よく考えられた文章だなといつも感心します。
この一年のご活動を振り返られ、そして日本で起きたこと、世界で起きた大きな事柄も織り込みながら、これだけ日本国と内外の事をきちんとご覧になっていて且つ国民に対しても、例えば被災された方々を取り残すことが無いようにという様な非常に優しい形なんだけど一つの教訓であったり、或いはご自身が天皇陛下と共にどういう風な歩みをして行かれるのかという様な事、ご家族の事ももちろんお書きになっていらっしゃるんだけど、これは大変良く考えられた文章だなという風にいつも感心させられます。
当然スタッフも居るんでしょうけど、両陛下はご自身で自らお書きになる。
そして何度も推敲されるという事。
皇后陛下は実は歌人としても素晴らしい方です。
素晴らしい歌もお詠みになるんですけど、何しろ毎度拝見する文書、これが素晴らしいという事にまず常に一国民として感動を覚えるわけなんですけど、「生前退位」という言葉は一体何なんですか?
僕自身も生きてきた中で聞いたことも無い言葉。
ハッキリ言って気味の悪い言葉。
だってこんな事言います?
凄く違和感がある。

この言葉に皇后陛下は衝撃を受けていらっしゃる。
天皇陛下に近しい方々にとってはあの言葉というのはそうだろうなという風に納得しますよね。
そんな言葉が何でこんなに独り歩きしてるんでしょうか?

これを伝える報道の中で最後に宮内庁の役人に「皇后さまはこれだけ衝撃を受けられたそうですね」と恐らくマイクを向けたんでしょう。
それに対して「生前という言葉が何か引っ掛かったのかもしれませんね」という感じの回答をしてる。
とんでもない連中だと思いませんか?
宮内庁って何やってるんだろうという風にびっくりしました。

この生前退位という言葉を全メディア横並びで当たり前のように使ってるけど、もしかしたら宮内庁側の造語ですかね?
しかも衝撃を受けている皇后陛下に対して「生前という言葉がきつかったんですかね?」みたいなコメントを出すってどういう神経なんだろ?
これは皇族であるとか皇后陛下であるという事以前に人間としてどうなのかと思います。
普通こんな事、こんな言い方は一般人でもしません。
だからそういう感性の方々が宮内庁で両陛下、或いは皇族方を取り巻いて仕事をしてるという事に対しては大変強い危機感を感じます。

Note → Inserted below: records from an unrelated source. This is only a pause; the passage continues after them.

File: src/rtl/uart_stat_pkg.sv
package uart_stat_pkg;
  localparam int ST_W  = 8;
  localparam int B_PE  = 7;
  localparam int B_NF  = 6;
  localparam int B_FE  = 5;
  localparam int B_OV  = 4;
  localparam int B_RI  = 3;
  localparam int B_RX  = 2;
  localparam int B_TI  = 1;
  localparam int N_ERR = 3;  // index 0 noise, 1 framing, 2 parity

  function automatic int err_bit(input int idx);
    case (idx)
      0:       return B_NF;
      1:       return B_FE;
      default: return B_PE;
    endcase
  endfunction
endpackage

File: src/rtl/uart_seen_latch.sv
module uart_seen_latch
  import uart_stat_pkg::*;
(
  input  logic            clk,
  input  logic            rst_n,
  input  logic            stat_rd,
  input  logic            data_rd,
  input  logic            data_wr,
  input  logic [ST_W-1:0] flags,
  output logic [ST_W-1:0] seen,
  output logic            access
);
  assign access = data_rd | data_wr;

  always_ff @(posedge clk or negedge rst_n) begin
    if (!rst_n)       seen <= '0;
    else if (stat_rd) seen <= flags;
    else if (access)  seen <= '0;
  end

  // a data access consumes the record taken by the status read
  a_r11_seen_consumed: assert property (@(posedge clk) disable iff (!rst_n)
    (access && !stat_rd) |=> (seen == '0));
endmodule

File: src/rtl/uart_rx_flags.sv
module uart_rx_flags
  import uart_stat_pkg::*;
#(
  parameter int RX_DEPTH = 2
) (
  input  logic             clk,
  input  logic             rst_n,
  input  logic             word_done,
  input  logic [N_ERR-1:0] err_in,
  input  logic             start_det,
  input  logic             stop_done,
  input  logic             int_en,
  input  logic             data_rd,
  input  logic             access,
  input  logic [N_ERR-1:0] seen_err,
  input  logic             seen_ovr,
  input  logic             seen_rx,
  output logic [N_ERR-1:0] err_q,
  output logic             ovr_q,
  output logic             ridle_q,
  output logic             rxif,
  output logic             irq_q
);
  localparam int CNT_W = $clog2(RX_DEPTH + 1);
  localparam logic [CNT_W-1:0] FULL = CNT_W'(RX_DEPTH);

  logic [CNT_W-1:0] count_q;
  logic load, overflow, pop;

  assign load     = word_done && !ovr_q && (count_q != FULL);
  assign overflow = word_done && !ovr_q && (count_q == FULL);
  assign pop      = data_rd && seen_rx && (count_q != '0);
  assign rxif     = (count_q != '0);

  always_ff @(posedge clk or negedge rst_n) begin
    if (!rst_n) count_q <= '0;
    else        count_q <= count_q + CNT_W'(load) - CNT_W'(pop);
  end

  for (genvar i = 0; i < N_ERR; i++) begin : g_err
    always_ff @(posedge clk or negedge rst_n) begin
      if (!rst_n)                        err_q[i] <= 1'b0;
      else if (load && err_in[i])        err_q[i] <= 1'b1;
      else if (access && seen_err[i])    err_q[i] <= 1'b0;
    end
  end

  always_ff @(posedge clk or negedge rst_n) begin
    if (!rst_n)                     ovr_q <= 1'b0;
    else if (overflow)              ovr_q <= 1'b1;
    else if (access && seen_ovr)    ovr_q <= 1'b0;
  end

  always_ff @(posedge clk or negedge rst_n) begin
    if (!rst_n)         ridle_q <= 1'b1;
    else if (start_det) ridle_q <= 1'b0;
    else if (stop_done) ridle_q <= 1'b1;
  end

  always_ff @(posedge clk or negedge rst_n) begin
    if (!rst_n) irq_q <= 1'b0;
    else        irq_q <= load && int_en;
  end

  // an overflowing word never raises the noise flag
  a_r3_no_noise_on_overrun: assert property (@(posedge clk) disable iff (!rst_n)
    (word_done && !ovr_q && count_q == FULL && !err_q[0]) |=> !err_q[0]);
  // overrun freezes the buffer against new words
  a_r5_inhibit_holds: assert property (@(posedge clk) disable iff (!rst_n)
    (ovr_q && word_done && !pop) |=> $stable(count_q));
  // receive-available only drops after an armed data read
  a_r7_rxif_clear: assert property (@(posedge clk) disable iff (!rst_n)
    $fell(rxif) |-> $past(data_rd && seen_rx));
  // noise flag only drops through the read-then-access sequence
  a_r4_noise_clear: assert property (@(posedge clk) disable iff (!rst_n)
    $fell(err_q[0]) |-> $past(access && seen_err[0]));
  // start strobe drops receiver idle
  a_r6_start_busy: assert property (@(posedge clk) disable iff (!rst_n)
    start_det |=> !ridle_q);
  // interrupt only when enabled at the load
  a_r8_irq_enabled: assert property (@(posedge clk) disable iff (!rst_n)
    irq_q |-> $past(int_en && word_done));
endmodule

File: src/rtl/uart_tx_flags.sv
module uart_tx_flags (
  input  logic clk,
  input  logic rst_n,
  input  logic hold_empty,
  input  logic shift_busy,
  input  logic data_wr,
  input  logic seen_ti,
  output logic tidle
);
  logic cond, prev_q, arm_q, rise;

  assign cond  = hold_empty && !shift_busy;
  assign rise  = cond && !prev_q;
  assign tidle = arm_q && cond;

  always_ff @(posedge clk or negedge rst_n) begin
    if (!rst_n) prev_q <= 1'b1;
    else        prev_q <= cond;
  end

  always_ff @(posedge clk or negedge rst_n) begin
    if (!rst_n)                   arm_q <= 1'b1;
    else if (rise)                arm_q <= 1'b1;
    else if (data_wr && seen_ti)  arm_q <= 1'b0;
  end

  // an armed write clears transmitter idle unless idle is re-entered
  a_r10_tidle_clear: assert property (@(posedge clk) disable iff (!rst_n)
    ($past(data_wr && seen_ti) && !$past(rise)) |-> !tidle);
endmodule

File: src/rtl/uart_status_ctrl.sv
module uart_status_ctrl
  import uart_stat_pkg::*;
#(
  parameter int RX_DEPTH = 2
) (
  input  logic       clk,
  input  logic       rst_n,
  input  logic       rx_word_done,
  input  logic       rx_noise,
  input  logic       rx_frame_err,
  input  logic       rx_parity_err,
  input  logic       rx_start_det,
  input  logic       rx_stop_done,
  input  logic       tx_hold_empty,
  input  logic       tx_shift_busy,
  input  logic       rx_int_en,
  input  logic       bus_stat_rd,
  input  logic       bus_data_rd,
  input  logic       bus_data_wr,
  output logic [7:0] status_byte,
  output logic       rx_irq,
  output logic       rx_inhibit
);
  logic [ST_W-1:0]  seen;
  logic             access;
  logic [N_ERR-1:0] err_q, seen_err;
  logic             ovr_q, ridle_q, rxif, tidle;

  for (genvar i = 0; i < N_ERR; i++) begin : g_map
    assign seen_err[i]            = seen[err_bit(i)];
    assign status_byte[err_bit(i)] = err_q[i];
  end
  assign status_byte[B_OV] = ovr_q;
  assign status_byte[B_RI] = ridle_q;
  assign status_byte[B_RX] = rxif;
  assign status_byte[B_TI] = tidle;
  assign status_byte[0]    = 1'b0;
  assign rx_inhibit        = ovr_q;

  uart_seen_latch u_seen (
    .clk(clk), .rst_n(rst_n), .stat_rd(bus_stat_rd), .data_rd(bus_data_rd),
    .data_wr(bus_data_wr), .flags(status_byte), .seen(seen), .access(access)
  );

  uart_rx_flags #(.RX_DEPTH(RX_DEPTH)) u_rx (
    .clk(clk), .rst_n(rst_n), .word_done(rx_word_done),
    .err_in({rx_parity_err, rx_frame_err, rx_noise}),
    .start_det(rx_start_det), .stop_done(rx_stop_done), .int_en(rx_int_en),
    .data_rd(bus_data_rd), .access(access), .seen_err(seen_err),
    .seen_ovr(seen[B_OV]), .seen_rx(seen[B_RX]), .err_q(err_q), .ovr_q(ovr_q),
    .ridle_q(ridle_q), .rxif(rxif), .irq_q(rx_irq)
  );

  uart_tx_flags u_tx (
    .clk(clk), .rst_n(rst_n), .hold_empty(tx_hold_empty),
    .shift_busy(tx_shift_busy), .data_wr(bus_data_wr), .seen_ti(seen[B_TI]),
    .tidle(tidle)
  );

  // inhibit tracks overrun state
  a_r5_inhibit_out: assert property (@(posedge clk) disable iff (!rst_n)
    rx_irq |-> !$past(rx_inhibit));
endmodule

File: config.mk
export PLATFORM = sky130hd
export DESIGN_NAME = uart_status_ctrl
export DESIGN_NICKNAME = d
export VERILOG_FILES = /design/src/rtl/uart_stat_pkg.sv /design/src/rtl/uart_seen_latch.sv /design/src/rtl/uart_rx_flags.sv /design/src/rtl/uart_tx_flags.sv /design/src/rtl/uart_status_ctrl.sv
export SDC_FILE = /design/constraint.sdc
export NUM_CORES = 1
export LEC_CHECK = 0
export BUFFER_PORTS_ARGS = -buffer_cell sky130_fd_sc_hd__buf_4
export CAP_MARGIN = 20
export CORE_UTILIZATION = 49
export DETAILED_ROUTE_END_ITERATION = 8
export PLACE_DENSITY = 0.83
export SYNTH_ARGS = -nofsm -noshare
export SYNTH_HDL_FRONTEND = slang
export SYNTH_HIERARCHICAL = 1
export SYNTH_SLANG_ARGS = --single-unit
export TNS_END_PERCENT = 20
File: constraint.sdc
create_clock -name clk -period 1.8 [get_ports clk]
set_input_delay 0.18 -clock clk [delete_from_list [all_inputs] [get_ports clk]]
set_output_delay 0.18 -clock clk [all_outputs]
set_load 0.02 [all_outputs]
==> results.yml <==
synthesis:
  syn_area_per_cell_sq_um: 11.8
  syn_area_sq_um: 754
  syn_inst: 64
  synth_fp_nets: 80
  yosysWarningCount: 6
cts:
  cts_sinks: 16
  clkTransAtPathRegs_ps: 80
  cts_buffers: 3
  cts_htree_levels: 1
  cts_tree: "built"
  clk_path_buf_depth: 2
  clk_latency_ps: 290
  cts_root_buf: "clkbuf_4"
sta:
  finalMaxSlewViolations: 0
  rsz0062_at_grt: "false"
  finalCritPeriodShare_pct: 94.6
  fmax_mhz: 587
  setup-tns-final_ps: 0
  finClkSkew_ps: 4.19
  fin_ws_ps: 97.5
  setup_violations: 0
  post-route-min-period_ps: 1700
  hold_violations: 0
setup_path:
  cp-end-kind: "flip-flop"
  cp.required_ps: 1980
  cp.arrival_ps: 1880
  worstSetupPathType: "flip-flop to flip-flop"
  critPathLaunchType: "flip-flop"
  critPathMaxFanout: 3
flow_run:
  drv_cap: 0
final_layout:
  seqCellArea_sq_um: 404
  stdcell_area_sq_um: 970
  drive_gt1_share_pct: 42.7
  area_growth_pct: 28.5
  instances_no_fill: 104
  diodes: 0
  fillers: 106
  final_nets: 106
  multi_input_area_sq_um: 302
routing:
  first_iter_violations: 4
  drc: 0
  drtAntennaViolNets: 0
  firstDrtPassIters: 3
  wl_mm: 1.40
  wire_per_inst_microns: 13.5
  routed_via_density: 5.15
  via_count: 536
die:
  die_x_microns: 41.2
  row_count: 13
  core_sq_um: 1370
  die_h_microns: 41.2
  pin_count: 24
  dieArea_sq_um: 1700
  start_util_pct: 55.2
power:
  power.density_nw_per_um2: 1410
  power.total_w: 0.00137
  leakage_nw: 0.491
  ir_drop_v: 0.00125
status:
  outcome: "finished, final reports clean"
global_routing:
  grt_pass1_vias: 505
  overflow: 0
  grt_pass1_wl_mm: 2.18
  track_usage_pct: 20.8
  antenna_found_initial: 0
  grt_max_degree: 17
placement:
  place_ws_ps: 71.9
  hpwl_mm: 1.04
  placedCellCount: 97
  place_area_sq_um: 908
  numPortBuffers: 22
  place_congestion: 0.640
hold_path:
  hp-class: "input pin to flip-flop"
[worst max-delay path: stages (launching register included)]
cell     delay [ps]
dfrtp_1         380
or2_4           250
and3_1          180
ha_1            270
inv_1            40
ha_1            210
xnor2_2         140
xnor2_1         120
[state kept, by name (all words and copies together) (netlist names)]
signal        cells
u_seen/seen       6
u_rx/ridle_q      1
u_tx/arm_q        1
u_rx/irq_q        1
u_rx/count_q      2
u_tx/prev_q       1
u_rx/ovr_q        1
u_rx/err_q        3
[final timing paths]
check                                start               to  slack [ps]  cells after the start
max                        u_rx/count_q[0]  u_rx/count_q[1]         100                      7
min                          tx_shift_busy      u_tx/prev_q          10                      2
max reg2reg                u_rx/count_q[0]  u_rx/count_q[1]         100                      7
min reg2reg                   u_rx/ridle_q     u_rx/ridle_q         500                      2
max in group asynchronous            rst_n       u_tx/arm_q        1280                      2
min in group asynchronous            rst_n    u_rx/err_q[2]         270                      2
[placed cells by master (no fill, tap or decap), types with 3 or more instances in the layout]
cell type,count
inv_1,3
buf_4,25
dfrtp_1,13
a22o_1,7
nor2b_1,4
dfstp_2,3
clkbuf_4,3
a32o_1,3
nand2_1,6
[cell type report]
type,instances,share of cell area (%)
flip-flops and latches,16,41.7
well taps,15,1.94
inverters,3,1.16
repair buffers,27,21.4
multi-input cells,39,31.1
clock buffers,4,2.71
[routing by layer]
layer  up-vias  wire [microns]  global-route usage, %
li1        263               -                      -
met1       256             603                   24.2
met2        15             713                   34.4
met3         2              68                   8.15
met4         0              14                   7.26
met5         -               0                      0
[repair_timing]
item | 4_1_cts | 5_1_grt
gates resized for setup | 0 | 1
buffers inserted | 0 | 1
hold buffers | 2 | 0
endpoints found under the hold margin | 17 | 0
setup endpoints to repair | 0 | 1
[where the power goes]
group          internal (W)  switching [W]  total [W]
sequential         0.000481      0.0000788   0.000559
combinational      0.000333       0.000285   0.000618
clock             0.0000862       0.000109   0.000195
total              0.000899       0.000473    0.00137
[stage by stage]
| step | util (%) | hold WS [ps] |
|---|---|---|
| 3_3_place_gp | 66.5 | 46.8 |
| 4_1_cts | 69.9 | 6.01 |
| 3_5_place_dp | 66.5 | 48.7 |
| 6_report | 71.0 | 14.7 |
| 5_1_grt | 71.0 | 6.40 |
| 2_1_floorplan | - | -116 |
No activity file was read; power rests on OpenSTA's default activity.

メディアも気を付けて頂きたいと思うのは、この言葉に一応カギカッコくらいは付いてます。
ただ最初の頃は付いてもいなかった。
何かほとんど何の疑問も無く全社横並びでしょ?
皇室に何らかの思いを寄せていると思われるような産経新聞でもそうです。
なんでそういう風にみんな横並びになってしまうのか?

どうも天皇陛下や皇室全般に対する敬語の使い方に統一感が全然無い。
その不統一なのが例えばメディア独自にそれぞれ何らかの方針があるならいい。
方針が見えないのが問題。
さらに皇后さまという言い方も妙で、とはいえ一般の人が話す時に、例えば僕たちのおばあちゃん世代とかだと皇后陛下の事を「美智子様がね」って言ったりするじゃないですか。
その事にまでいちいち言葉狩りをする必要は無いけど、メディアが、特に活字で伝える場合にこの皇后さまという言い方もちょっとどうかなと思いますよ。
陛下を付けるという風に決まってるわけですから。
だからそういった正式な呼び方をきちんと踏まえたうえで、ところどころ理由があって少し砕けた呼び方を使い分ける事がある、もしかしたらそういう場面があるのかもしれない。
だけど活字でしか我々はこういうきちんとした呼称というものを学ぶ機会が無い。
日本人にはそういう事を学習する機会すら無い。
メディアがそこを放棄してしまってるから、特に活字のメディアが。
これは問題だと思います。

皇后陛下をはじめとした皇族の方々に衝撃まで与えてるんですよ?
反省の弁くらい出してくださいよ、張本人だった人は。
誰なんですか?この言葉を最初に言いだした人。
これに関してはきちんと犯人探しをするべきだと思ってます。
何事に関しても「それは不敬罪だ」という言い方をするのは好きじゃありません。
だけどこれはことが違いますよ。
やっぱり人としてこんな事を普通しますか?

更に言うなら天皇陛下のお言葉がありました。
このお言葉に対して色んな形での議論があるのはいいです。
だけどあれをしっかり受け止めようとしてあまり余計な忖度をしないでお聞きすれば、まず一つは広い意味でご公務と言われてる。
だけど本当の意味でそれは天皇陛下がなさらなければならないご公務なのか疑問なものってたくさんある。
我々が拝見してても色々な行事に御出ましになるとか。
そういうものが恐らく多すぎるんだろうなと簡単に拝察できる。
あのお言葉の時にも天皇陛下のスケジュールが発表されましたけど、これは80を過ぎた方には拷問みたいなものじゃないですか?
だけど陛下はご自分からそれをえり好みされたり拒否されたりという事をしない。
じゃあなんでこんな事になってるのか?
それは宮内庁の裁量に任されてるからです、行事への御出ましが。
だって昭和天皇の時にはそんなに無かったわけですから。
どういう事かというと宮内庁の人たちは役人がローテーションで来る。
で宮内庁という役所には例えば国土交通省みたいにあまり利権は無い。
ところが天皇陛下がどこにお出ましになるかを決める事が一つの役所としての権限になる。
そしてそれがどんどん肥大していく。
たまったものじゃないです、そんな事だったら。
だからそもそも天皇陛下が一番大事にされようとなさってる祭祀、そして国事行為、こういう事を中心に天皇陛下のご活動というのはあって、もちろん被災地だとかそういうところに訪問されるというのは両陛下の強いご希望があるでしょう。
それ以外のものに関してはやっぱり極力整理すべき方向じゃないですか?
ところがそこが何か「自分たちの権限の揮いどころだ」みたいになってるとしたらこれはとんでもない話。
そして挙句の果てに衝撃を受けられたという皇后陛下のお言葉に対して「生前という言葉がちょっときつかったんですかね?」と言うなんてとんでもない、一体どんな人たち?
君側の奸(くんそくのかん 君主の側で君主を思うままに動かして操り、悪政を行わせるような奸臣(悪い家臣・部下)、の意味の表現。「君側」は主君の側、という意味)という言葉が浮かんだんですが君側の奸にすらならないですよ。
君側の奸にすら及ばないような話だと思います。